Versos cretinos, crônicas escrotas e contos requentados. O resto é pura prosa.

domingo, 8 de agosto de 2010

Lapidação

Graças ao Presidente Lula e seu amigo Ahmadinejad, o tema ganhou repercussão. Lula até chegou a cantarolar, em um comício em Curitiba o samba de Ataulfo Alves: "atire a primeira pedra, ai, ai, ai, aquele que não traiu por amor...
Aproveitando a deixa, publico um antigo texto antigo meu, onde ensino:


Como fazer una poesia



A inspiração


 
Se eu estivesse escrevendo um conto, começaria assim:
           Um dia, caminhava pela rua, quando avistei um formoso colibri.... Um poeta escreveria simplesmente: 

Um colibri
            A metáfora
       As metáforas são para os poetas como as notas musicais, para os músicos. Mal um poeta avista um colibri verde, logo lhe vem a metáfora: colibri - esmeralda - joia viva.

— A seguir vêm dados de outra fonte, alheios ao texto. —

**src/design/bss_pkg.sv**
```systemverilog
// ---------------------------------------------------------------------------
// bss_pkg: shared types and constants for the baud scale/step search
// field widths, register map and search limits
// ---------------------------------------------------------------------------
package bss_pkg;

  localparam int BAUD_W   = 24;
  localparam int SCALE_W  = 8;
  localparam int STEP_W   = 16;
  localparam int CLK_W    = 32;
  localparam int PADDR_W  = 3;
  localparam int PDATA_W  = 32;

  // prescalers 0 .. SCALE_LIMIT-1 are tried
  localparam logic [SCALE_W-1:0] SCALE_LIMIT = 8'd255;

  localparam logic [CLK_W-1:0] CLOCK_RATE_RST = 32'd25000000;

  // register index of clock_rate in the config map
  localparam logic REG_CLOCK_RATE = 1'b0;

  typedef logic [BAUD_W-1:0]  baud_t;
  typedef logic [SCALE_W-1:0] scale_t;
  typedef logic [STEP_W-1:0]  step_t;

endpackage

```
**src/design/bss_if.sv**
```systemverilog
// ---------------------------------------------------------------------------
// bss_in_if / bss_out_if: valid/ready channels of the baud scale/step search
// request channel carries the baud rate, result channel the chosen pair
// ---------------------------------------------------------------------------
interface bss_in_if import bss_pkg::*; ();
  logic  valid;
  logic  ready;
  baud_t baud_request;

  modport source (output valid, output baud_request, input ready);
  modport sink   (input valid, input baud_request, output ready);
endinterface

interface bss_out_if import bss_pkg::*; ();
  logic   valid;
  logic   ready;
  scale_t prescale;
  step_t  step_value;

  modport source (output valid, output prescale, output step_value, input ready);
  modport sink   (input valid, input prescale, input step_value, output ready);
endinterface

```
**src/design/baud_scale_step_search.sv**
```systemverilog
// ---------------------------------------------------------------------------
// baud_scale_step_search: prescaler and fractional step search for a uart
// walks prescalers upward, divides on one shared restoring divider and keeps
// the prescaler/step pair whose rounded achieved rate is closest to the request
// ---------------------------------------------------------------------------
//  channel   direction  payload                   transfer when
//  in_chan   sink       baud_request[23:0]        valid && ready
//  out_chan  source     prescale[7:0],            valid && ready
//                       step_value[15:0]
//  cfg_*     apb slave  clock_rate @ 0x0          psel && penable && pwrite
//
//  each prescaler steps through an overflow check, the step divide, a
//  multiply, a round-add, the rate divide and a compare; both divides run
//  on the single divider, one quotient bit per cycle. the search ends when
//  the step overflows or after all 255 prescalers; a zero clock_rate skips
//  it. the result then loads into the output register once that is free.
//  in_chan.ready is high only while idle; a finished result sits in the output
//  register, so the next request is taken while it waits for out_chan.ready.
//  rst_n is synchronous and active low; clock_rate resets to 25000000.
// ---------------------------------------------------------------------------
module baud_scale_step_search import bss_pkg::*; (
  input  logic               clk,
  input  logic               rst_n,
  bss_in_if.sink             in_chan,
  bss_out_if.source          out_chan,
  input  logic               cfg_psel,
  input  logic               cfg_penable,
  input  logic               cfg_pwrite,
  input  logic [PADDR_W-1:0] cfg_paddr,
  input  logic [PDATA_W-1:0] cfg_pwdata,
  output logic [PDATA_W-1:0] cfg_prdata,
  output logic               cfg_pready
);

  localparam logic [2:0] ST_IDLE  = 3'd0;
  localparam logic [2:0] ST_CHECK = 3'd1;
  localparam logic [2:0] ST_DIV1  = 3'd2;
  localparam logic [2:0] ST_MUL   = 3'd3;
  localparam logic [2:0] ST_ADD   = 3'd4;
  localparam logic [2:0] ST_DIV2  = 3'd5;
  localparam logic [2:0] ST_CMP   = 3'd6;
  localparam logic [2:0] ST_DONE  = 3'd7;

  logic [2:0]       state_r, state_nxt;
  logic [CLK_W-1:0] clock_rate_r;
  logic             out_valid_r, out_valid_nxt;

  baud_t            baud_r, baud_nxt;
  logic [CLK_W-1:0] prod_r, prod_nxt;
  scale_t           sp1_r, sp1_nxt;
  logic [CLK_W-1:0] rem_r, rem_nxt;
  logic [CLK_W-1:0] quo_r, quo_nxt;
  logic [CLK_W-1:0] dvs_r, dvs_nxt;
  logic [4:0]       cnt_r, cnt_nxt;
  step_t            step_r, step_nxt;
  logic [47:0]      mul_r, mul_nxt;
  baud_t            best_err_r, best_err_nxt;
  scale_t           best_scale_r, best_scale_nxt;
  step_t            best_step_r, best_step_nxt;
  scale_t           out_prescale_r, out_prescale_nxt;
  step_t            out_step_r, out_step_nxt;

  logic             in_xfer;
  logic             cfg_wr;
  logic [CLK_W:0]   div_trial;
  logic             div_ge;
  logic [CLK_W-1:0] div_rem;
  logic [CLK_W-1:0] div_quo;
  logic             ovf;
  logic [48:0]      round_sum;
  logic [CLK_W-1:0] err;
  logic             better;

  assign in_chan.ready   = (state_r == ST_IDLE);
  assign in_xfer         = in_chan.valid && in_chan.ready;
  assign out_chan.valid  = out_valid_r;
  assign out_chan.prescale   = out_prescale_r;
  assign out_chan.step_value = out_step_r;

  assign cfg_pready = 1'b1;
  assign cfg_wr     = cfg_psel && cfg_penable && cfg_pwrite && cfg_pready;
  assign cfg_prdata = (cfg_paddr[2] == REG_CLOCK_RATE) ? clock_rate_r : '0;

  // shared restoring divider, one quotient bit per cycle
  assign div_trial = {rem_r, quo_r[CLK_W-1]};
  assign div_ge    = div_trial >= {1'b0, dvs_r};
  assign div_rem   = div_ge ? CLK_W'(div_trial - {1'b0, dvs_r}) : div_trial[CLK_W-1:0];
  assign div_quo   = {quo_r[CLK_W-2:0], div_ge};

  // step >= 2^16 exactly when 2*baud*(s+1) >= clock_rate
  assign ovf = {prod_r, 1'b0} >= {1'b0, clock_rate_r};

  // clk*step + 2^16*(s+1), divided by 2^17 before the divider
  assign round_sum = {1'b0, mul_r} + {25'd0, sp1_r, 16'd0};

  assign err    = (quo_r >= {8'd0, baud_r}) ? (quo_r - {8'd0, baud_r})
                                            : ({8'd0, baud_r} - quo_r);
  assign better = err < {8'd0, best_err_r};

  always_comb begin
    state_nxt        = state_r;
    out_valid_nxt    = out_valid_r;
    baud_nxt         = baud_r;
    prod_nxt         = prod_r;
    sp1_nxt          = sp1_r;
    rem_nxt          = rem_r;
    quo_nxt          = quo_r;
    dvs_nxt          = dvs_r;
    cnt_nxt          = cnt_r;
    step_nxt         = step_r;
    mul_nxt          = mul_r;
    best_err_nxt     = best_err_r;
    best_scale_nxt   = best_scale_r;
    best_step_nxt    = best_step_r;
    out_prescale_nxt = out_prescale_r;
    out_step_nxt     = out_step_r;

    if (out_valid_r && out_chan.ready) begin
      out_valid_nxt = 1'b0;
    end

    case (state_r)
      ST_IDLE: begin
        if (in_xfer) begin
          baud_nxt       = in_chan.baud_request;
          prod_nxt       = {8'd0, in_chan.baud_request};
          sp1_nxt        = 8'd1;
          best_err_nxt   = in_chan.baud_request;
          best_scale_nxt = '0;
          best_step_nxt  = '0;
          state_nxt      = (clock_rate_r == '0) ? ST_DONE : ST_CHECK;
        end
      end
      ST_CHECK: begin
        if (ovf) begin
          state_nxt = ST_DONE;
        end else begin
          // remainder starts below the divisor, low 16 dividend bits are zero
          rem_nxt   = {prod_r[CLK_W-2:0], 1'b0};
          quo_nxt   = '0;
          dvs_nxt   = clock_rate_r;
          cnt_nxt   = 5'd15;
          state_nxt = ST_DIV1;
        end
      end
      ST_DIV1: begin
        rem_nxt = div_rem;
        quo_nxt = div_quo;
        cnt_nxt = cnt_r - 5'd1;
        if (cnt_r == '0) begin
          state_nxt = ST_MUL;
        end
      end
      ST_MUL: begin
        mul_nxt   = 48'(clock_rate_r) * 48'(quo_r[STEP_W-1:0]);
        step_nxt  = quo_r[STEP_W-1:0];
        state_nxt = ST_ADD;
      end
      ST_ADD: begin
        quo_nxt   = round_sum[48:17];
        rem_nxt   = '0;
        dvs_nxt   = {24'd0, sp1_r};
        cnt_nxt   = 5'd31;
        state_nxt = ST_DIV2;
      end
      ST_DIV2: begin
        rem_nxt = div_rem;
        quo_nxt = div_quo;
        cnt_nxt = cnt_r - 5'd1;
        if (cnt_r == '0) begin
          state_nxt = ST_CMP;
        end
      end
      ST_CMP: begin
        if (better) begin
          best_err_nxt   = err[BAUD_W-1:0];
          best_scale_nxt = sp1_r - 8'd1;
          best_step_nxt  = step_r;
        end
        if (sp1_r == SCALE_LIMIT) begin
          state_nxt = ST_DONE;
        end else begin
          sp1_nxt   = sp1_r + 8'd1;
          prod_nxt  = prod_r + {8'd0, baud_r};
          state_nxt = ST_CHECK;
        end
      end
      ST_DONE: begin
        if (!out_valid_r || out_chan.ready) begin
          out_prescale_nxt = best_scale_r;
          out_step_nxt     = best_step_r;
          out_valid_nxt    = 1'b1;
          state_nxt        = ST_IDLE;
        end
      end
      default: begin
        state_nxt = ST_IDLE;
      end
    endcase
  end

  always_ff @(posedge clk) begin
    if (!rst_n) begin
      state_r      <= ST_IDLE;
      out_valid_r  <= 1'b0;
      clock_rate_r <= CLOCK_RATE_RST;
    end else begin
      state_r     <= state_nxt;
      out_valid_r <= out_valid_nxt;
      if (cfg_wr && (cfg_paddr[2] == REG_CLOCK_RATE)) begin
        clock_rate_r <= cfg_pwdata;
      end
    end
  end

  always_ff @(posedge clk) begin
    baud_r         <= baud_nxt;
    prod_r         <= prod_nxt;
    sp1_r          <= sp1_nxt;
    rem_r          <= rem_nxt;
    quo_r          <= quo_nxt;
    dvs_r          <= dvs_nxt;
    cnt_r          <= cnt_nxt;
    step_r         <= step_nxt;
    mul_r          <= mul_nxt;
    best_err_r     <= best_err_nxt;
    best_scale_r   <= best_scale_nxt;
    best_step_r    <= best_step_nxt;
    out_prescale_r <= out_prescale_nxt;
    out_step_r     <= out_step_nxt;
  end

endmodule
```
**src/flat_wrapper.sv**
```systemverilog
// flat-port wrapper written by rule: the top's interface ports become plain ports
module baud_scale_step_search_flat import bss_pkg::*;
  (clk, rst_n, cfg_psel, cfg_penable, cfg_pwrite, cfg_paddr, cfg_pwdata, cfg_prdata, cfg_pready, in_chan_valid, in_chan_baud_request, in_chan_ready, out_chan_valid, out_chan_prescale, out_chan_step_value, out_chan_ready);
  bss_in_if in_chan_i ();
  bss_out_if out_chan_i ();
  input  logic clk;
  input  logic rst_n;
  input  logic cfg_psel;
  input  logic cfg_penable;
  input  logic cfg_pwrite;
  input  logic [PADDR_W-1:0] cfg_paddr;
  input  logic [PDATA_W-1:0] cfg_pwdata;
  output logic [PDATA_W-1:0] cfg_prdata;
  output logic cfg_pready;
  input wire logic [$bits(in_chan_i.valid)-1:0] in_chan_valid;
  input wire logic [$bits(in_chan_i.baud_request)-1:0] in_chan_baud_request;
  output wire logic [$bits(in_chan_i.ready)-1:0] in_chan_ready;
  output wire logic [$bits(out_chan_i.valid)-1:0] out_chan_valid;
  output wire logic [$bits(out_chan_i.prescale)-1:0] out_chan_prescale;
  output wire logic [$bits(out_chan_i.step_value)-1:0] out_chan_step_value;
  input wire logic [$bits(out_chan_i.ready)-1:0] out_chan_ready;
  assign in_chan_i.valid = in_chan_valid;
  assign in_chan_i.baud_request = in_chan_baud_request;
  assign in_chan_ready = in_chan_i.ready;
  assign out_chan_valid = out_chan_i.valid;
  assign out_chan_prescale = out_chan_i.prescale;
  assign out_chan_step_value = out_chan_i.step_value;
  assign out_chan_i.ready = out_chan_ready;
  baud_scale_step_search u_core (.clk(clk), .rst_n(rst_n), .in_chan(in_chan_i), .out_chan(out_chan_i), .cfg_psel(cfg_psel), .cfg_penable(cfg_penable), .cfg_pwrite(cfg_pwrite), .cfg_paddr(cfg_paddr), .cfg_pwdata(cfg_pwdata), .cfg_prdata(cfg_prdata), .cfg_pready(cfg_pready));
endmodule
```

            Ele então escreverá:



Esmeralda de pura gema

O tempo e o espaço na poesia

Em poesia não há passado e nem futuro e sim um tempo poético próprio. As poesias estão  adormecidas, esperando  que alguém as acorde e pasam, a vôo de pássaro, pela mente do leitor. Nelas as coisas não acontecem num espaço definido.  Eu quero que o leitor veja o colibri como se estivesse diante dele. Logo ....
Pousou aqui
Mas as esmeraldas só se transforma em jóias depois de lapidadas. Meu passarinho agora é:
Uma metáfora lapidada
            Vejamos os primeros versos:
Um colibri
Esmeralda de pura gema
Pousou aqui
       Uma metáfora lapidada
Se eu parasse por aqui, teria escrito uma bela porcaria. Até agora, disse apenas que avistei um colibri e que ele parecia uma joía viva, uma esmeralda.  Poderia dizer o mesmo com uma fotografia. Segundo Borges, os poetas não necessitam romper suas cabeças em busca de novas metáforas. Podem  nos bastar umas poucas, que todos conhecem. É preciso, no entanto, utilizar-las de uma nova maneira. Não me atraem os passarinhos voando livres pelo céu. São um lugar comum, nosso inimigo mortal.  Os poetas costumam ser  violentos e passionais. Pelo menos diante de uma folha em branco.  Logo...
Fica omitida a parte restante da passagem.